** Provided data **
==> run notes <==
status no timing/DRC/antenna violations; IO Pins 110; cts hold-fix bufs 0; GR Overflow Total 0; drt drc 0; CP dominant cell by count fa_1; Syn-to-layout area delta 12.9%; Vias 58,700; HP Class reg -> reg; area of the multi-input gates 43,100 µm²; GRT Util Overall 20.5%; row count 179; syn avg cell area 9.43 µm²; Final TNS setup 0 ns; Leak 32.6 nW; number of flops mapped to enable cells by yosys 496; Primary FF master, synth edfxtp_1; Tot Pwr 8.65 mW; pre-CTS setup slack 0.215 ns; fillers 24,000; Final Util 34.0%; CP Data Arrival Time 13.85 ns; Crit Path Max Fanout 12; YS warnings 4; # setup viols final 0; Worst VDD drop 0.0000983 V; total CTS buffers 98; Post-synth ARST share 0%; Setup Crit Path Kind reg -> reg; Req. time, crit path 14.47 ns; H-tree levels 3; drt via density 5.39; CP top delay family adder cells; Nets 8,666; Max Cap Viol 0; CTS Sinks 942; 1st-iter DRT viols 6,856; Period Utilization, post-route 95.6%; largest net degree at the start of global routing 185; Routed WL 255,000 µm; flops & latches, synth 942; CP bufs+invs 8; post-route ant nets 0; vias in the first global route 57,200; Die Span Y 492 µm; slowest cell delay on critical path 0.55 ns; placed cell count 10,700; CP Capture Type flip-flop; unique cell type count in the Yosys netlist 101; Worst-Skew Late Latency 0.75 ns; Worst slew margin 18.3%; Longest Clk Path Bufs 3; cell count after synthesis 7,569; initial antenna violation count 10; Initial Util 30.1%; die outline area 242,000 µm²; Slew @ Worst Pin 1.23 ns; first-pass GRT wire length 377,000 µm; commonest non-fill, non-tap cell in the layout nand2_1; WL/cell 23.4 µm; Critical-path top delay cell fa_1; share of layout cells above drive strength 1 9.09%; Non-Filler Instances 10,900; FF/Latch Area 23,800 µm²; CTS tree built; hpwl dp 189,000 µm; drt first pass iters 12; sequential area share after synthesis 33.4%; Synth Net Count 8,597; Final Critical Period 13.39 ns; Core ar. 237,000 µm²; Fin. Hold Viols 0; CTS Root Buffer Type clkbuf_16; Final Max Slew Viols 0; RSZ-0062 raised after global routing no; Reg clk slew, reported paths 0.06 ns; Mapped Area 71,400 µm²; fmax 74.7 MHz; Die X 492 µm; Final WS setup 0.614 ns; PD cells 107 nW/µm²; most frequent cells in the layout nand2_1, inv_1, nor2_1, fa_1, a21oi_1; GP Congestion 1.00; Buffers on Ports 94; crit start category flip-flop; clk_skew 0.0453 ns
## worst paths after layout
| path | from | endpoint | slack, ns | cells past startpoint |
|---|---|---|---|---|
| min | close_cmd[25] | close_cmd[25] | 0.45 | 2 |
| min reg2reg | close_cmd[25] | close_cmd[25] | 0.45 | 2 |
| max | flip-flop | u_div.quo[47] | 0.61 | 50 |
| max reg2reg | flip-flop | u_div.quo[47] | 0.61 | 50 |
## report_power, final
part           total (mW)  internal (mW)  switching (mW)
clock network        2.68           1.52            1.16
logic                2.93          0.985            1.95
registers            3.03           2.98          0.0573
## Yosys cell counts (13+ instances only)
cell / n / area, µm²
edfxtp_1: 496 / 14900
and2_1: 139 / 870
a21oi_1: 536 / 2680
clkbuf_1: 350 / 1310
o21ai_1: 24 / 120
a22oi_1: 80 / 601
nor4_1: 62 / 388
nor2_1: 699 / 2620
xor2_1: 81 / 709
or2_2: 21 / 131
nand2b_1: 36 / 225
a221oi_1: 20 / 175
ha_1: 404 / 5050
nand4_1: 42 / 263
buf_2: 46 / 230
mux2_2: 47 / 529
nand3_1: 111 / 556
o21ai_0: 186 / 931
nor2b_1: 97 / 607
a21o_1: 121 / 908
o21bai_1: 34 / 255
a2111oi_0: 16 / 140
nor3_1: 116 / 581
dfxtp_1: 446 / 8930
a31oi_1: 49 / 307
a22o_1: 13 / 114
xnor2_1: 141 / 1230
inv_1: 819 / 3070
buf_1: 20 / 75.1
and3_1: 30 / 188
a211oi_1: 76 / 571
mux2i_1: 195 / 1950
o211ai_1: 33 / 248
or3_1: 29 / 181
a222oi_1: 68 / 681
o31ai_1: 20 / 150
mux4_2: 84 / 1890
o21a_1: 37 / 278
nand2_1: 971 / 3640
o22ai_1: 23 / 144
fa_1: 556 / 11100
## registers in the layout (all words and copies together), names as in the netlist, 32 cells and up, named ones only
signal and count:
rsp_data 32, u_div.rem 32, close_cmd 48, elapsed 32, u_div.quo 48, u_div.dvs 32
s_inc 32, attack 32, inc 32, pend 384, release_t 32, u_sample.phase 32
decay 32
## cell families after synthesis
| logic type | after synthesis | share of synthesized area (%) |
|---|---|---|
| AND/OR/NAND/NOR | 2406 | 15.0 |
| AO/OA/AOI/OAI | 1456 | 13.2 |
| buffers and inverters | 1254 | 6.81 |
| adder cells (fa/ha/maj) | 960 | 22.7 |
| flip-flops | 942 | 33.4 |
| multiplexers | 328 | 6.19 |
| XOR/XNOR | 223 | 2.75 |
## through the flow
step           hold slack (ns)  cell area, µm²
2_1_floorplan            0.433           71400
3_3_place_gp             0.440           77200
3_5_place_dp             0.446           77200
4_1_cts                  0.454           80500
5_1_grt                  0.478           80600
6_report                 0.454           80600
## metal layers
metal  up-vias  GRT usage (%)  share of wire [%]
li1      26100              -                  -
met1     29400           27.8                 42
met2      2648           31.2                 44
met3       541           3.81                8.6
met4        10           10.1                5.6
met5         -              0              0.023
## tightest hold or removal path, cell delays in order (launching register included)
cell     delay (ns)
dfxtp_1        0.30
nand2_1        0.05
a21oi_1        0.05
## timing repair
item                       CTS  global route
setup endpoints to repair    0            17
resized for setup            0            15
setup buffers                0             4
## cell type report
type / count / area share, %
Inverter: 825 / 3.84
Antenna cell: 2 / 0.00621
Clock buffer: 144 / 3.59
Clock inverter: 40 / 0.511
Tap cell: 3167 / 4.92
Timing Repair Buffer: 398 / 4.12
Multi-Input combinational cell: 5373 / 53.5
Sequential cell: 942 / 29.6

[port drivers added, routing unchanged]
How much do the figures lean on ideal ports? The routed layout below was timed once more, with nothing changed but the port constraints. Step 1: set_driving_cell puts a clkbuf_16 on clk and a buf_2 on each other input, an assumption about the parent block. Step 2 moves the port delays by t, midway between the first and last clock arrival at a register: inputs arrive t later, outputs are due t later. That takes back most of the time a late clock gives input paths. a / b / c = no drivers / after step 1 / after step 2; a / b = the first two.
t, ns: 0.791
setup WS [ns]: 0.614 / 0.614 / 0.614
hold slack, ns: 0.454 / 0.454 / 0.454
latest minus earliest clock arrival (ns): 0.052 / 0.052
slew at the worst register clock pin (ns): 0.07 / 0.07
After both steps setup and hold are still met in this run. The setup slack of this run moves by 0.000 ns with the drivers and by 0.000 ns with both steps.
This design comes from an exercise in tuning for small area, a short achievable clock period and few clock cycles on the open sky130 flow, not from production work. In this exercise RTL edits were held to simulation tests only and were not proved equivalent to the original. No activity file was given, so power comes from the tool's default toggle rates.

**flow/design.v**
```verilog
module s1desc_unit (
    input  wire        clk,
    input  wire        rst,
    input  wire        cmd_valid,
    output wire        cmd_ready,
    input  wire [7:0]  cmd_op,
    input  wire [63:0] cmd_a,
    input  wire [64:0] cmd_b,
    input  wire [63:0] cmd_c,
    input  wire [64:0] cmd_d,
    input  wire [2:0]  cmd_attrs,
    output wire        rsp_valid,
    output wire [3:0]  rsp_status,
    output wire [63:0] rsp_data,
    output wire        mem_req,
    output wire        mem_we,
    output wire [47:0] mem_addr,
    output wire [63:0] mem_wdata,
    input  wire        mem_gnt,
    input  wire [63:0] mem_rdata
);
    localparam [3:0] ST_OK              = 4'd0;
    localparam [3:0] E_OPERAND          = 4'd1;
    localparam [3:0] E_NOT_INIT         = 4'd2;
    localparam [3:0] E_SIZE_MISMATCH    = 4'd3;
    localparam [3:0] E_PHYS_OOB         = 4'd4;
    localparam [3:0] E_VIRT_OOB         = 4'd5;
    localparam [3:0] E_ALREADY_MAPPED   = 4'd6;
    localparam [3:0] E_INVALID          = 4'd7;
    localparam [3:0] E_ATTR_MEM         = 4'd8;
    localparam [3:0] E_ATTR_AP          = 4'd9;
    localparam [3:0] E_ALREADY_ENABLED  = 4'd10;
    localparam [3:0] E_REFUSED          = 4'd15;
    reg s_ini;       
    reg s_lk;        
    reg s_lkd;       
    reg s_mchk;      
    reg s_mr0;       
    reg s_fin;       
    reg s_mr1;       
    reg s_mw;        
    reg s_mr;        
    reg        rdy_q;
    reg        rv_q;
    reg [3:0]  rs_q;
    reg [47:30] rdh_q;           
    reg [15:0] rdl_q;            
    reg        rd53_q, rd54_q;   
    reg        initialized;
    reg        mmu_m;            
    reg        mreq_q;
    reg        mwe_q;
    reg        l2f_q;            
    reg [13:0] ap_q;             
    reg [13:0] pp_q;             
    reg        wpg_q, wxn_q, wndev_q, wro_q;
    reg        is_pa_q;          
    reg        lk_err_q;         
    reg        rdp_q;            
    reg [15:0] endp_q;           
    reg        vcur_q;           
    reg        vnx_q;            
    reg [6:0]  q_gtab, q_eqab;   
    reg [6:0]  q_gtcd;           
    reg [6:0]  q_eqcd;
    reg [24:0] q_sz;             
    reg        q_al_bad, q_b_over, q_d_over, q_d_pend, q_a_oob;
    assign cmd_ready  = rdy_q;
    assign rsp_valid  = rv_q;
    assign rsp_status = rs_q;
    assign rsp_data   = {9'h0, rd54_q, rd53_q, 5'h0, rdh_q, ap_q, rdl_q};
    assign mem_req   = mreq_q;
    assign mem_we    = mwe_q;
    assign mem_addr  = {27'h0, 1'b1, 2'b00, l2f_q, ap_q, 3'b000};
    assign mem_wdata = {9'h0, wpg_q, wxn_q, 5'h0, 18'h0, pp_q,
                        5'h0, wpg_q, wpg_q, wndev_q, wro_q, 2'b00,
                        2'b00, wndev_q, 2'b11};
    wire [7:0]  op    = cmd_op;
    wire        op_hi = |op[7:4];
    wire [15:0] opd;             
    genvar gi;
    generate
        for (gi = 0; gi < 16; gi = gi + 1) begin : g_opd
            assign opd[gi] = !op_hi && (op[3:0] == gi);
        end
    endgenerate
    wire a_lo_nz   = |cmd_a[15:0];
    wire a_oob     = |cmd_a[63:30];
    wire is_lkf    = opd[8] | opd[9] | opd[10];
    wire lk_err_op = (opd[8] | opd[10]) & a_lo_nz;
    wire init_go   = opd[6] & !initialized;
    wire busy_op   = opd[7] | is_lkf | init_go;
    function [6:0] dec_attrs;
        input [63:0] d;
        reg [3:0] st;
        reg [2:0] at;
        begin
            st = ST_OK;
            at = 3'b000;
            if (d[4:2] == 3'd0) at[0] = 1'b1;
            else if (d[4:2] != 3'd1) st = E_ATTR_MEM;
            if (d[7:6] == 2'b10) at[1] = 1'b1;
            else if (d[7:6] != 2'b00 && st == ST_OK) st = E_ATTR_AP;
            at[2] = d[53];
            dec_attrs = {st, at};
        end
    endfunction
    wire [6:0] da_a = dec_attrs(cmd_a);
    wire [6:0] da_m = dec_attrs(mem_rdata);
    reg [3:0] st_imm;
    always @(*) begin
        st_imm = ST_OK;
        if (op_hi) st_imm = E_REFUSED;
        if ((opd[0] | opd[1]) & a_lo_nz) st_imm = E_OPERAND;
        if (opd[4]) st_imm = da_a[6:3];
        if (opd[5] & a_oob) st_imm = E_VIRT_OOB;
        if (opd[12] & mmu_m) st_imm = E_ALREADY_ENABLED;
        if (is_lkf) st_imm = lk_err_op ? E_OPERAND : a_oob ? E_VIRT_OOB : ST_OK;
    end
    wire        sel_a47 = !(opd[2] | opd[4] | opd[11] | opd[13]);
    wire [31:0] rd_hi_imm = (cmd_a[47:16] & {32{sel_a47}})
                          | (opd[11] ? 32'h0000_0012 : 32'h0);
    reg [15:0] rd_lo_imm;
    always @(*) begin
        rd_lo_imm = cmd_a[15:0];     
        if (opd[0])
            rd_lo_imm = {5'h0, 1'b1, cmd_attrs[0] ? 2'b10 : 2'b11,
                         cmd_attrs[1] ? 2'b10 : 2'b00, 1'b0,
                         cmd_attrs[0] ? 3'd0 : 3'd1, 2'b11};
        if (opd[1]) rd_lo_imm = 16'h0003;
        if (opd[2]) rd_lo_imm = {15'h0, cmd_a[0]};
        if (opd[3] | opd[11]) rd_lo_imm = 16'h0;
        if (opd[4]) rd_lo_imm = {13'h0, da_a[2:0]};
        if (opd[13]) rd_lo_imm = {15'h0, mmu_m};
    end
    wire [55:0] pa_ = {8'h0, cmd_a[63:16]};
    wire [55:0] pb_ = {7'h0, cmd_b[64:16]};
    wire [55:0] pc_ = {8'h0, cmd_c[63:16]};
    wire [55:0] pd_ = {7'h0, cmd_d[64:16]};
    function [1:0] cmp8;
        input [7:0] x, y;
        reg gt, eq;
        integer k;
        begin
            gt = 1'b0;
            eq = 1'b1;
            for (k = 7; k >= 0; k = k - 1) begin
                gt = gt | (eq & x[k] & !y[k]);
                eq = eq & !(x[k] ^ y[k]);
            end
            cmp8 = {gt, eq};
        end
    endfunction
    reg [6:0] gtab, eqab, gtcd, eqcd;
    integer gk;
    always @(*) begin
        for (gk = 0; gk < 7; gk = gk + 1) begin
            {gtab[gk], eqab[gk]} = cmp8(pa_[gk*8 +: 8], pb_[gk*8 +: 8]);
            {gtcd[gk], eqcd[gk]} = cmp8(pc_[gk*8 +: 8], pd_[gk*8 +: 8]);
        end
    end
    wire [49:0] sa = pa_[49:0], sb = pb_[49:0], sc = pc_[49:0], sd = pd_[49:0];
    wire [49:0] s1 = sb ^ sc ^ ~sa;
    wire [49:0] k1 = {((sb & sc) | (sb & ~sa) | (sc & ~sa)), 1'b0};
    wire [49:0] s2 = s1 ^ k1 ^ ~sd;
    wire [49:0] k2 = {((s1 & k1) | (s1 & ~sd) | (k1 & ~sd)), 1'b0};
    wire [49:0] szt;
    assign szt[0] = !(s2[0] ^ k2[0]);
    assign szt[1] = (s2[1] ^ k2[1]) != (s2[0] | k2[0]);
    assign szt[49:2] = (s2[49:2] ^ k2[49:2]) ^ (s2[48:1] & k2[48:1]);
    wire [24:0] szp;
    genvar si;
    generate
        for (si = 0; si < 25; si = si + 1) begin : g_szp
            assign szp[si] = szt[2*si] & szt[2*si+1];
        end
    endgenerate
    function grp_gt;
        input [6:0] gt, eq;
        integer k;
        begin
            grp_gt = 1'b0;
            for (k = 0; k < 7; k = k + 1)
                grp_gt = gt[k] | (eq[k] & grp_gt);
        end
    endfunction
    wire c_bad1   = q_al_bad | q_b_over | grp_gt(q_gtab, q_eqab);
    wire c_bad2   = q_d_over | grp_gt(q_gtcd, q_eqcd);
    wire c_size   = !(&q_sz);
    wire c_a_eq_b = &q_eqab;
    reg [3:0] chk_st;
    reg       chk_fin;
    always @(*) begin
        chk_fin = 1'b1;
        if (c_bad1 | c_bad2)      chk_st = E_OPERAND;
        else if (!initialized)    chk_st = E_NOT_INIT;
        else if (c_size)          chk_st = E_SIZE_MISMATCH;
        else if (q_d_pend)        chk_st = E_PHYS_OOB;
        else if (c_a_eq_b)        chk_st = ST_OK;
        else if (q_a_oob)         chk_st = E_VIRT_OOB;
        else begin
            chk_st  = ST_OK;
            chk_fin = 1'b0;
        end
    end
    wire [14:0] vp1 = {1'b0, ap_q} + 15'd1;
    wire [14:0] vp2 = {1'b0, ap_q} + 15'd2;
    wire [13:0] apm = ap_q - 14'd1;
    wire        end1 = !endp_q[15] && (vp1 == endp_q[14:0]);  
    wire        end2 = !endp_q[15] && (vp2 == endp_q[14:0]);  
    wire        wrap1 = vp1[14];                              
    wire rd_bit = mem_rdata[0];
    wire acc = cmd_valid & rdy_q;
    always @(posedge clk) begin
        q_gtab <= gtab;
        q_eqab <= eqab;
        q_gtcd <= gtcd;
        q_eqcd <= eqcd;
        q_sz   <= szp;
        q_al_bad <= a_lo_nz | (|cmd_b[15:0]) | (|cmd_c[15:0]) | (|cmd_d[15:0]);
        q_b_over <= cmd_b[64] & (|cmd_b[63:16]);
        q_d_over <= cmd_d[64] & (|cmd_d[63:16]);
        q_d_pend <= (|cmd_d[64:31]) | (cmd_d[30] & (|cmd_d[29:16]));
        q_a_oob  <= a_oob;
        rdp_q <= mreq_q & !mwe_q & mem_gnt;
        if (s_lkd) begin
            rdh_q <= is_pa_q ? 18'h0 : mem_rdata[47:30];
            ap_q  <= is_pa_q ? 14'h0 : mem_rdata[29:16];
            rd54_q      <= 1'b0;
            rd53_q      <= 1'b0;
        end else begin
            rdh_q <= rd_hi_imm[31:14];
            rd54_q      <= opd[0];
            rd53_q      <= opd[0] & cmd_attrs[2];
        end
        if (s_lkd & is_pa_q)
            rdl_q[2:0] <= da_m[2:0];
        if (rdy_q) begin
            rs_q     <= st_imm;
            rdl_q    <= rd_lo_imm;
            is_pa_q  <= opd[10];
            lk_err_q <= lk_err_op | a_oob;
            ap_q     <= rd_hi_imm[13:0];
            endp_q   <= {|cmd_b[64:31], cmd_b[30:16]};
            l2f_q    <= 1'b0;
            pp_q     <= cmd_c[29:16];
            vnx_q    <= 1'b0;
            wpg_q    <= 1'b1;
            wxn_q    <= cmd_attrs[2];
            wndev_q  <= !cmd_attrs[0];
            wro_q    <= cmd_attrs[1];
        end
        if (rst) begin
            rdy_q  <= 1'b1;
            rv_q   <= 1'b0;
            mreq_q <= 1'b0;
            mwe_q  <= 1'b0;
            s_ini  <= 1'b0; s_lk  <= 1'b0; s_lkd <= 1'b0;
            s_mchk <= 1'b0; s_mr0 <= 1'b0; s_fin <= 1'b0;
            s_mr1  <= 1'b0; s_mw  <= 1'b0; s_mr  <= 1'b0;
            initialized <= 1'b0;
            mmu_m  <= 1'b0;
        end else begin
            rv_q   <= 1'b0;
            s_mchk <= 1'b0;
            s_lkd  <= 1'b0;
            if (acc) begin
                if (opd[12]) mmu_m <= 1'b1;
                if (opd[6])  initialized <= 1'b1;
                rdy_q  <= !busy_op;
                rv_q   <= !busy_op;
                mreq_q <= opd[7] | is_lkf;
                mwe_q  <= 1'b0;
                s_ini  <= init_go;
                s_lk   <= is_lkf;
                s_mchk <= opd[7];
            end
            if (s_ini) begin
                s_ini   <= 1'b0;
                s_mw    <= 1'b1;
                mreq_q  <= 1'b1;
                mwe_q   <= 1'b1;
                ap_q    <= 14'd0;
                endp_q  <= 16'd2;
                l2f_q   <= 1'b1;
                pp_q    <= 14'h10;
                vnx_q   <= 1'b0;
                wpg_q   <= 1'b0;
                wxn_q   <= 1'b0;
                wndev_q <= 1'b0;
                wro_q   <= 1'b0;
            end
            if (s_lk & mem_gnt) begin
                s_lk   <= 1'b0;
                s_lkd  <= 1'b1;
                mreq_q <= 1'b0;
            end
            if (s_lkd) begin
                rv_q  <= 1'b1;
                rdy_q <= 1'b1;
                if (!lk_err_q) begin
                    if (!rd_bit) rs_q <= E_INVALID;
                    else if (is_pa_q) rs_q <= da_m[6:3];
                    else rs_q <= ST_OK;
                end
            end
            if (s_mchk) begin
                rs_q <= chk_st;
                if (mem_gnt) begin
                    if (chk_fin) begin
                        mreq_q <= 1'b0;
                        rv_q   <= 1'b1;
                        rdy_q  <= 1'b1;
                    end else begin
                        s_mr1 <= 1'b1;
                    end
                    ap_q <= vp1[13:0];
                end else begin
                    s_mr0 <= 1'b1;
                    s_fin <= chk_fin;
                end
            end
            if (s_mr0 & mem_gnt) begin
                s_mr0 <= 1'b0;
                if (s_fin) begin
                    mreq_q <= 1'b0;
                    rv_q   <= 1'b1;
                    rdy_q  <= 1'b1;
                end else begin
                    s_mr1 <= 1'b1;
                end
                ap_q <= vp1[13:0];
            end
            if (s_mr1) begin
                if (rdp_q) vcur_q <= rd_bit;
                if (mem_gnt) begin
                    s_mr1 <= 1'b0;
                    if (rdp_q ? rd_bit : vcur_q) begin
                        mreq_q <= 1'b0;
                        rv_q   <= 1'b1;
                        rdy_q  <= 1'b1;
                        rs_q   <= E_ALREADY_MAPPED;
                    end else begin
                        s_mw  <= 1'b1;
                        mwe_q <= 1'b1;
                    end
                    ap_q <= apm;
                end
            end
            if (s_mr & mem_gnt) begin
                s_mr <= 1'b0;
                if (vcur_q) begin
                    mreq_q <= 1'b0;
                    rv_q   <= 1'b1;
                    rdy_q  <= 1'b1;
                    rs_q   <= E_ALREADY_MAPPED;
                end else begin
                    s_mw  <= 1'b1;
                    mwe_q <= 1'b1;
                end
                ap_q <= apm;
            end
            if (s_mw) begin
                if (rdp_q) vnx_q <= rd_bit;
                if (mem_gnt) begin
                    pp_q   <= pp_q + 14'd1;
                    vcur_q <= rdp_q ? rd_bit : vnx_q;
                    if (end1 | wrap1) begin
                        s_mw   <= 1'b0;
                        mreq_q <= 1'b0;
                        mwe_q  <= 1'b0;
                        rv_q   <= 1'b1;
                        rdy_q  <= 1'b1;
                        rs_q   <= end1 ? ST_OK : E_VIRT_OOB;
                    end else if (end2) begin
                        if (rdp_q ? rd_bit : vnx_q) begin
                            s_mw   <= 1'b0;
                            mreq_q <= 1'b0;
                            mwe_q  <= 1'b0;
                            rv_q   <= 1'b1;
                            rdy_q  <= 1'b1;
                            rs_q   <= E_ALREADY_MAPPED;
                        end
                        ap_q <= vp1[13:0];
                    end else begin
                        s_mw  <= 1'b0;
                        s_mr  <= 1'b1;
                        mwe_q <= 1'b0;
                        ap_q  <= vp2[13:0];
                    end
                end
            end
        end
    end
endmodule
```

** What you need to do **
Only the lines holding the word "registers" belong in the answer; copy them from the listing above.

** Expected output **
registers            3.03           2.98          0.0573
## registers in the layout (all words and copies together), names as in the netlist, 32 cells and up, named ones only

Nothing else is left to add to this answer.